Good newspaper proprietors are a rare breed as veterans of the last 50 years of the Express titles know to our cost. They are in turn grasping, remote, disinterested in anything but a peerage, or just plain barmy. Think Maxwell the thieving bouncing Czech (graspingly crooked); Little Lord Stevens (remote and peerage focussed) and the first Lord Rothermere (barmy about Hitler, and paranoid.)
The exceptions are the third and fourth Viscounts Rothermere, Vere and Jonathan, Rupert Murdoch and of course the greatest of them all, Beaverbrook, the man who set the standards of great journalism essential for a successful product.
I got to know Vere Rothermere slightly while on the Mail and Evening News and he was engagingly dotty but a brilliant publisher because he chose key staff so well, foremost among them David English and then Paul Dacre. He also took the bravest step of all by backing English without hesitation and with massive investment. As we all know that paid off when the Mail overtook and eventually blew the Express out of the water. His son Jonathan has carried his legacy with similar success and loves the company of journalists.
Murdoch needs no justification because at his height he was supreme; he created The Sun (though eventually failed with the News of the World) and has protected The Times and Sunday Times, by far the best papers in Britain.
As for the Beaver, for all his legion of flaws (foremost vanity and bullying) he was one of the few people you could call a genius. Although he didn’t create the Express from scratch, he did in all other respects. He spent millions on his newspapers when millions were real money, chose brilliantly (Christiansen) and in another life was Churchill’s great foul weather friend, the closest advisor who never let him down.
So what are we to make of the possibility the two Telegraphs and The Spectator falling into the hands of Sheikh Mansour bin Zayed Al Nahyan and his UAE fund with zillions to spend fronted by a former CNN man with a bit of form?
Charles Moore who has edited all three of the Telegraph titles is resolutely and eloquently against the bid, so is William Hague, a much better Times columnist than he was Tory leader (a pretty low bar by recent standards) and so is the Mail and MPs on all sides of the House. And for what it’s worth I certainly am.
First, the Arab world deploys censorship in varying and to quite disturbing degrees and curbs on a free Press is one of them. Whatever Jeff Zucker, the ex-CNN sap, says about freedom of speech if they do get control, it simply won’t happen. It goes head on against the mindset of that part of the world where money rules over all else and no pesky luxuries like Press freedom will get in the way.
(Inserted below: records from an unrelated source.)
Background: an optimization exercise with open tools, aiming at small area, a short achievable clock period and few clock cycles per item. Do not read the settings as production practice. Only simulation tests tie the RTL to the original design; equivalence was not proved. Power is estimated from default activity; no workload was simulated.

== amber ==
==> flow/design.v <==
`default_nettype none
`default_nettype wire
`default_nettype none
package t2_pkg;
    typedef logic [6-1:0]              zb_t;
    typedef logic [9-1:0]            pass_t;
    typedef logic [32-1:0]           field_t;
    typedef logic [6-1:0]          bit_cnt_t;
    typedef logic [$clog2(8)-1:0]      cb_coord_t;
    typedef logic [16-1:0]         pkt_index_t;
    typedef enum logic [2:0] {
        HDR_IDLE,
        HDR_SOP,
        HDR_INDEX,
        HDR_TAG,
        HDR_PASS,
        HDR_LAST_WAIT
    } hdr_state_t;
endpackage
`default_nettype wire
`timescale 1ns/1ps
`default_nettype none
module t2_header_top (
    input  logic                clk,
    input  logic                rst_n,
    input  logic                zb_valid_i,
    input  t2_pkg::zb_t         zb_data_i,
    output logic                zb_ready_o,
    input  logic                pass_valid_i,
    input  t2_pkg::pass_t       pass_data_i,
    output logic                pass_ready_o,
    output logic                hdr_valid_o,
    output logic                hdr_last_o,
    output t2_pkg::field_t      hdr_data_o,
    output t2_pkg::bit_cnt_t    hdr_bit_cnt_o,
    output logic                hdr_insert_zero_o,
    input  logic                hdr_ready_i
);
    localparam logic [2:0] F_SOP  = 3'd0;
    localparam logic [2:0] F_IDX  = 3'd1;
    localparam logic [2:0] F_CODE = 3'd2;
    localparam logic [2:0] F_ROOT = 3'd4;
    localparam logic [2:0] F_M4   = 3'd5;
    localparam logic [2:0] F_M2   = 3'd6;
    localparam logic [2:0] F_LEAF = 3'd7;
    function automatic logic lt6(input logic [5:0] a, input logic [5:0] b);
        logic r;
        r = 1'b0;
        for (int i = 0; i < 6; i++) r = (!a[i] && b[i]) || (!(a[i] ^ b[i]) && r);
        lt6 = r;
    endfunction
    logic        full_q;     
    logic        acc;
    logic [6:0]  acnt;       
    logic [6:0]  rcnt;       
    logic [6:0]  rcnt_f;     
    logic [5:0]  rf   [8][8];
    logic [5:0]  m4   [4];
    logic [5:0]  root;
    assign zb_ready_o = !full_q;
    assign acc        = zb_valid_i && !full_q;
    assign rcnt_f     = {~rcnt[6], rcnt[5:0]};
    logic [6:0] acnt_p1;
    logic       lim0, lim1;
    assign acnt_p1 = acnt + 7'd1;
    assign lim0    = (acnt == rcnt_f);
    assign lim1    = (acnt_p1 == rcnt_f);
    always_ff @(posedge clk or negedge rst_n) begin
        if (!rst_n) begin
            full_q <= 1'b0;
            acnt  <= '0;
        end else begin
            if (acc) acnt <= acnt_p1;
            full_q <= acc ? lim1 : lim0;
        end
    end
    logic [7:0] row_oh, col_oh;
    logic [3:0] q_sel;
    logic       first_root, first_m4;
    always_ff @(posedge clk or negedge rst_n) begin
        if (!rst_n) begin
            row_oh <= 8'd1;
            col_oh <= 8'd1;
        end else if (acc) begin
            col_oh <= {col_oh[6:0], col_oh[7]};
            if (col_oh[7]) row_oh <= {row_oh[6:0], row_oh[7]};
        end
    end
    for (genvar q = 0; q < 4; q++) begin : g_qsel
        assign q_sel[q] = (q[1] ? |row_oh[7:4] : |row_oh[3:0]) &&
                          (q[0] ? |col_oh[7:4] : |col_oh[3:0]);
    end
    assign first_root = row_oh[0] && col_oh[0];
    assign first_m4   = (row_oh[0] || row_oh[4]) && (col_oh[0] || col_oh[4]);
    always_ff @(posedge clk) begin
        for (int y = 0; y < 8; y++) begin
            for (int x = 0; x < 8; x++) begin
                if (acc && row_oh[y] && col_oh[x]) rf[y][x] <= zb_data_i;
            end
        end
    end
    always_ff @(posedge clk) begin
        if (acc && (first_root || lt6(zb_data_i, root))) root <= zb_data_i;
        for (int q = 0; q < 4; q++) begin
            if (acc && q_sel[q] && (first_m4 || lt6(zb_data_i, m4[q]))) m4[q] <= zb_data_i;
        end
    end
    logic        pb_v;
    logic [4:0]  pb_cls;     
    logic [6:0]  pb_off;     
    logic        pb_take;
    logic        pb_v_n;
    logic        pr_q;       
    logic [8:0]  pd3, pd6, pd37;
    assign pass_ready_o = pr_q;
    assign pb_take      = pass_valid_i && pr_q;
    assign pd3  = pass_data_i - 9'd3;
    assign pd6  = pass_data_i - 9'd6;
    assign pd37 = pass_data_i - 9'd37;
    always_ff @(posedge clk) begin
        if (pb_take) begin
            if (pass_data_i == 9'd1) begin
                pb_cls <= 5'b00001; pb_off <= 7'd0;
            end else if (pass_data_i == 9'd2) begin
                pb_cls <= 5'b00010; pb_off <= 7'd0;
            end else if (pass_data_i <= 9'd5) begin
                pb_cls <= 5'b00100; pb_off <= {5'd0, pd3[1:0]};
            end else if (pass_data_i <= 9'd36) begin
                pb_cls <= 5'b01000; pb_off <= {2'd0, pd6[4:0]};
            end else begin
                pb_cls <= 5'b10000; pb_off <= pd37[6:0];
            end
        end
    end
    logic [15:0] code_d;
    logic [5:0]  code_b;
    assign code_d = ({16{pb_cls[4]}} & 16'hff80) | ({16{pb_cls[3]}} & 16'h01e0) |
                    ({16{pb_cls[2]}} & 16'h000c) | ({16{pb_cls[1]}} & 16'h0002) |
                    {9'd0, pb_off};
    assign code_b = ({6{pb_cls[0]}} & 6'd1) | ({6{pb_cls[1]}} & 6'd2) |
                    ({6{pb_cls[2]}} & 6'd4) | ({6{pb_cls[3]}} & 6'd9) |
                    ({6{pb_cls[4]}} & 6'd16);
    logic [15:0] g_oh;        
    logic        yb;          
    logic        g_last;      
    logic [5:0]  grp_q [4];
    logic [5:0]  leaf_b;
    logic [5:0]  m2_nx, m4_nx, leaf_nx;
    logic [5:0]  blk;
    assign blk = rcnt[5:0];
    assign g_last = g_oh[3] || g_oh[7] || g_oh[11] || g_oh[15];
    always_ff @(posedge clk) begin
        for (int w = 0; w < 4; w++) begin
            logic [5:0] v;
            v = '0;
            for (int g = 0; g < 16; g++) begin
                v = v | ({6{g_oh[g]}} & rf[2 * (g / 4) + w / 2][2 * (g % 4) + w % 2]);
            end
            grp_q[w] <= v;
        end
    end
    logic ab, ac, ad, bc, bd, cd;
    logic sa, sb, sc;
    logic [5:0] min4;
    assign ab = !lt6(grp_q[1], grp_q[0]);
    assign ac = !lt6(grp_q[2], grp_q[0]);
    assign ad = !lt6(grp_q[3], grp_q[0]);
    assign bc = !lt6(grp_q[2], grp_q[1]);
    assign bd = !lt6(grp_q[3], grp_q[1]);
    assign cd = !lt6(grp_q[3], grp_q[2]);
    assign sa = ab && ac && ad;
    assign sb = !ab && bc && bd;
    assign sc = !ac && !bc && cd;
    always_comb begin
        if (sa)      min4 = grp_q[0];
        else if (sb) min4 = grp_q[1];
        else if (sc) min4 = grp_q[2];
        else         min4 = grp_q[3];
    end
    always_ff @(posedge clk) begin
        m2_nx   <= min4;
        m4_nx   <= m4[{blk[5], blk[2]}];
        leaf_nx <= blk[0] ? leaf_b : grp_q[{blk[3], 1'b0}];
    end
    logic [2:0]  ft;          
    logic [15:0] pkt_idx;
    logic        sop_a, sop_b, sop_c;
    logic [15:0] dat_q;
    logic        ld_en, avail, ld;
    logic        begun_q;
    logic [2:0]  ft_nb;       
    always_comb begin
        case (ft)
            F_SOP:   avail = begun_q;    
            F_ROOT:  avail = full_q;     
            F_CODE:  avail = pb_v;
            default: avail = 1'b1;
        endcase
    end
    assign ld_en = !hdr_valid_o || hdr_ready_i;
    assign ld    = ld_en && avail;
    always_comb begin
        pb_v_n = pb_v;
        if (pb_take) pb_v_n = 1'b1;
        else if (ld && ft == F_CODE) pb_v_n = 1'b0;
    end
    logic [5:0] tag;
    always_comb begin
        case (ft[1:0])
            2'd0:    tag = root;
            2'd1:    tag = m4_nx;
            2'd2:    tag = m2_nx;
            default: tag = leaf_nx;
        endcase
    end
    logic [6:0] rcnt_p1;
    logic [5:0] nb;
    logic [2:0] ft_blk;
    assign rcnt_p1 = rcnt + 7'd1;
    assign nb      = rcnt_p1[5:0];
    always_comb begin
        if (nb == 6'd0)                                 ft_blk = F_SOP;
        else if (nb[4:3] == 2'b00 && nb[1:0] == 2'b00) ft_blk = F_M4;
        else if (!nb[3] && !nb[0])                      ft_blk = F_M2;
        else                                            ft_blk = F_LEAF;
    end
    always_ff @(posedge clk or negedge rst_n) begin
        if (!rst_n) begin
            hdr_valid_o <= 1'b0;
            ft          <= F_SOP;
            rcnt        <= '0;
            g_oh        <= 16'd1;
            yb          <= 1'b0;
            pkt_idx     <= '0;
            pb_v        <= 1'b0;
            pr_q        <= 1'b0;
            begun_q     <= 1'b0;
            ft_nb       <= F_SOP;
        end else begin
            begun_q <= (acnt != rcnt) || acc;
            if (ld_en) hdr_valid_o <= avail;
            pb_v <= pb_v_n;
            pr_q <= !pb_v_n;
            if (ld) begin
                case (ft)
                    F_SOP:  ft <= F_IDX;
                    F_IDX: begin
                        ft      <= F_ROOT;
                        pkt_idx <= pkt_idx + 16'd1;
                    end
                    F_ROOT: ft <= F_M4;
                    F_M4:   ft <= F_M2;
                    F_M2:   ft <= F_LEAF;
                    F_LEAF: begin
                        ft    <= F_CODE;
                        rcnt  <= rcnt_p1;
                        ft_nb <= ft_blk;
                        if (!blk[0]) begin
                            if (g_last && !yb) g_oh <= {g_oh[2:0], g_oh[15:3]};
                            else               g_oh <= {g_oh[14:0], g_oh[15]};
                            if (g_last) yb <= !yb;
                        end
                    end
                    default: ft <= ft_nb;
                endcase
            end
        end
    end
    always_ff @(posedge clk) begin
        if (ld && ft == F_LEAF && !blk[0]) leaf_b <= grp_q[{blk[3], 1'b1}];
        if (ld)    sop_a <= (ft == F_SOP);
        if (ld_en) sop_b <= avail && (ft == F_SOP);
        sop_c <= ld ? (ft == F_SOP) : (sop_c && hdr_valid_o);
        if (ld) begin
            case (ft)
                F_SOP: begin
                    dat_q             <= 16'h0004;
                    hdr_bit_cnt_o     <= 6'd32;
                    hdr_insert_zero_o <= 1'b0;
                    hdr_last_o        <= 1'b0;
                end
                F_IDX: begin
                    dat_q             <= pkt_idx;
                    hdr_bit_cnt_o     <= 6'd16;
                    hdr_insert_zero_o <= 1'b0;
                    hdr_last_o        <= 1'b0;
                end
                F_CODE: begin
                    dat_q             <= code_d;
                    hdr_bit_cnt_o     <= code_b;
                    hdr_insert_zero_o <= 1'b0;
                    hdr_last_o        <= (ft_nb == F_SOP);
                end
                default: begin
                    dat_q             <= {10'd0, tag};
                    hdr_bit_cnt_o     <= tag + 6'd1;
                    hdr_insert_zero_o <= 1'b1;
                    hdr_last_o        <= 1'b0;
                end
            endcase
        end
    end
    assign hdr_data_o = {{4{sop_a}}, {4{sop_b}}, sop_c, 2'b00, sop_c, 3'b000, sop_c, dat_q};
endmodule
`default_nettype wire
Settings: LEC_CHECK=0, ABC_AREA=1, CAP_MARGIN=20, CORE_MARGIN=2, CORE_UTILIZATION=55, CTS_CLUSTER_DIAMETER=80, CTS_CLUSTER_SIZE=25, SETUP_SLACK_MARGIN=3.2, SLEW_MARGIN=20; clock period 5.5 ns.
run.sh (not shown) runs the stock make flow with config.mk's settings and CLKGATE_MAP_FILE= SYNTH_SCRIPT=/design/flow/synth_recipe.tcl, a recipe that flattens the netlist after the stock synthesis.
Testbench counts of amber, summed over its fixed seeds: cycles 10,168, packets 64.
Charles, now Lord Moore, was, you may remember, a fine columnist at the Express while I was features editor in the 80s and I got to know him well and to respect, if not always agree with, his opinions. And he likes trading gossip, always an essential requirement of a decent hack. He has led the charge against any deal with the Arabs, saying the government would never be forgiven by the British people if it nodded this through.
Lord Hague said that when he was Foreign Secretary he was phoned by a senior UAE official demanding that he stop the BBC reporting damaging stories about his country. ‘I can’t do that, the media in the UK is independent.’ The incredulous response: ’What a very odd way to run a country and an extremely irritating one.’
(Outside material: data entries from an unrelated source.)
Source: an optimization exercise on an open RTL-to-GDS flow (aim: small area and a short achievable clock period). Production flows keep margins and buffers that such runs may drop. At most, simulation tests tie the RTL to the original design; equivalence was not proved. No functional check of the RTL was part of run 3. Power figures rest on the tool's default switching activity, not on a simulated workload.

**design/flow/config.mk**
```make
export PLATFORM = sky130hd
export DESIGN_NAME = bpu_top
export DESIGN_NICKNAME = bpu_top
export VERILOG_FILES = /design/flow/design.v
export SDC_FILE = /design/flow/constraint.sdc
export NUM_CORES = 4
export LEC_CHECK = 0
export CAP_MARGIN = 20
export CORE_MARGIN = 2
export CORE_UTILIZATION = 40
export CTS_CLUSTER_DIAMETER = 60
export CTS_CLUSTER_SIZE = 40
export SETUP_SLACK_MARGIN = 2.0
export SLEW_MARGIN = 20
export SYNTH_HIERARCHICAL = 1
```
**design/flow/constraint.sdc**
```tcl
create_clock -name core_clock -period 7.0 [get_ports {clk_i}]
set_input_delay 1.4000 -clock core_clock [delete_from_list [all_inputs] [get_ports {clk_i}]]
set_output_delay 1.4000 -clock core_clock [all_outputs]
set_load 0.01 [all_outputs]
```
Remember we are talking about the Middle East, a region that kills supposed miscreants by public hanging and stoning, restricts most rights for women and in the case of that modern horror Dubai, uses imported Indian and Pakistani labour at near slave levels.
As for Mail Newspapers which has done much of the running against the UAE bid, it should be said that they have a horse running in this race. And much as I don’t much like their current products and the way they keep the flame of Johnson burning, I hope they emerge victorious. We can be confident the current Rothermere will ensure the titles are safe.
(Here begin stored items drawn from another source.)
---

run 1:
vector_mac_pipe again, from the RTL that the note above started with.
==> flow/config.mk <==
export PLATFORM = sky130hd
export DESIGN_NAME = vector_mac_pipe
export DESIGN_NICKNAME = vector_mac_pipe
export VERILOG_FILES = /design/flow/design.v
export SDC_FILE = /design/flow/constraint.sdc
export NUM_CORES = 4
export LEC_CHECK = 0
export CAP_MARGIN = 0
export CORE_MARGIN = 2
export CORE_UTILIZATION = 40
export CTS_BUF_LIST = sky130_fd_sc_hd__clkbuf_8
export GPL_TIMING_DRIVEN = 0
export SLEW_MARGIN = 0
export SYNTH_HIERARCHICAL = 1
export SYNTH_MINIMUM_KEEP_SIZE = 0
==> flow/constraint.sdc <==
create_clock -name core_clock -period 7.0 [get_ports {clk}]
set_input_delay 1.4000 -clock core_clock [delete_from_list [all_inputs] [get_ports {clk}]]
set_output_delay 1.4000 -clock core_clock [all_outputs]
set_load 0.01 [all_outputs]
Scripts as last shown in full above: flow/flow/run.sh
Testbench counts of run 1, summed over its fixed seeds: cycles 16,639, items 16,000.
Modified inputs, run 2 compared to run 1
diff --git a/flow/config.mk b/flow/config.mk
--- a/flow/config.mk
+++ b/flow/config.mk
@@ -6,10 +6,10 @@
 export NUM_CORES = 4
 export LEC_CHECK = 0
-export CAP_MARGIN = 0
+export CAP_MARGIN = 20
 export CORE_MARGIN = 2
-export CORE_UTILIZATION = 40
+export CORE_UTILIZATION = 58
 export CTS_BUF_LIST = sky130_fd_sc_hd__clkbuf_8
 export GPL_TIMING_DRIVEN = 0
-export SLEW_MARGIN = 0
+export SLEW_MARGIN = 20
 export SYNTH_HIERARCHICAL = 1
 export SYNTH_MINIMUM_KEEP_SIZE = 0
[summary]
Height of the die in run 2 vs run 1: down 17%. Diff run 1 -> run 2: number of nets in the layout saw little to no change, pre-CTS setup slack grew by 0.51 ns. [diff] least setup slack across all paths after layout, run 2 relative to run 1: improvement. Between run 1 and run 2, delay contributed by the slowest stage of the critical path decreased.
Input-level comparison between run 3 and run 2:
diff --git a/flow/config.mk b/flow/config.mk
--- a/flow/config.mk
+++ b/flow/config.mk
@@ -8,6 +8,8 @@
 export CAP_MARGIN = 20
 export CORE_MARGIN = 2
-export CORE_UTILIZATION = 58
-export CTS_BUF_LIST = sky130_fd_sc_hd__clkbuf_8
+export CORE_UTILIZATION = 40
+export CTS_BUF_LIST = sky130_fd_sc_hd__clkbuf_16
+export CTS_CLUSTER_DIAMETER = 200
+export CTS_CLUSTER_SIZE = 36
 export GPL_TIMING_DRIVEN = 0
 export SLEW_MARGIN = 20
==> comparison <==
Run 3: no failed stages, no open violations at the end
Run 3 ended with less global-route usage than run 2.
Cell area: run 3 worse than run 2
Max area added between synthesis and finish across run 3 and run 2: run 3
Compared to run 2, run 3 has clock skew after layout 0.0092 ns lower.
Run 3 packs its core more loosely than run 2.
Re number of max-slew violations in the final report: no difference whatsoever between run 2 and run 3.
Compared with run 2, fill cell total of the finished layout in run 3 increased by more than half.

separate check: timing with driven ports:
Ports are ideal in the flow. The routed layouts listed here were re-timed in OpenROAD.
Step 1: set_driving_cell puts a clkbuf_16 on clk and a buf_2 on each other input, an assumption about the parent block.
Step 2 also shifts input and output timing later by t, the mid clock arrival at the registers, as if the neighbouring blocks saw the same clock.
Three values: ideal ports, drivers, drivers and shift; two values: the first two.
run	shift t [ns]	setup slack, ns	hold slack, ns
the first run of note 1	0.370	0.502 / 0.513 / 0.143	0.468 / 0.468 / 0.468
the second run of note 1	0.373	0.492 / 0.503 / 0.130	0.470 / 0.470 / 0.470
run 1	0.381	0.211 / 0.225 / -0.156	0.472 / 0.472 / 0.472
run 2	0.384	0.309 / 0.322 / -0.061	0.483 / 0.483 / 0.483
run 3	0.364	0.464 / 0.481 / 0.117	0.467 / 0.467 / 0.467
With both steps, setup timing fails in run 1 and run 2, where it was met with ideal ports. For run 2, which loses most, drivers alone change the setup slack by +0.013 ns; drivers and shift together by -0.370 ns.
The sheikh should stick to buying football clubs.
*****
The Sunak government is now is such terminal decline that it has become embarrassing. It fails at every turn and now picks a stupid fight over the Elgin Marbles with the Greeks. The Prime Minister cancelled at the last minute a meeting with the Greek PM causing understandable offence. Rishi, try making friends instead of alienating people because you really do need them right now.
*****
Talking of The Spectator (see above) why did it devote a whole page to an interview with/profile of our old colleague Mike Graham, formerly of this parish? It did however run a good piece with Peter Hitchens, also FOTP, who wrote about his four days incarcerated with some very bad people for a TV show. I watched 10 minutes of the programme to see how Hitchens, a good friend, got on.
In short, he didn’t. I just hope the fee was good.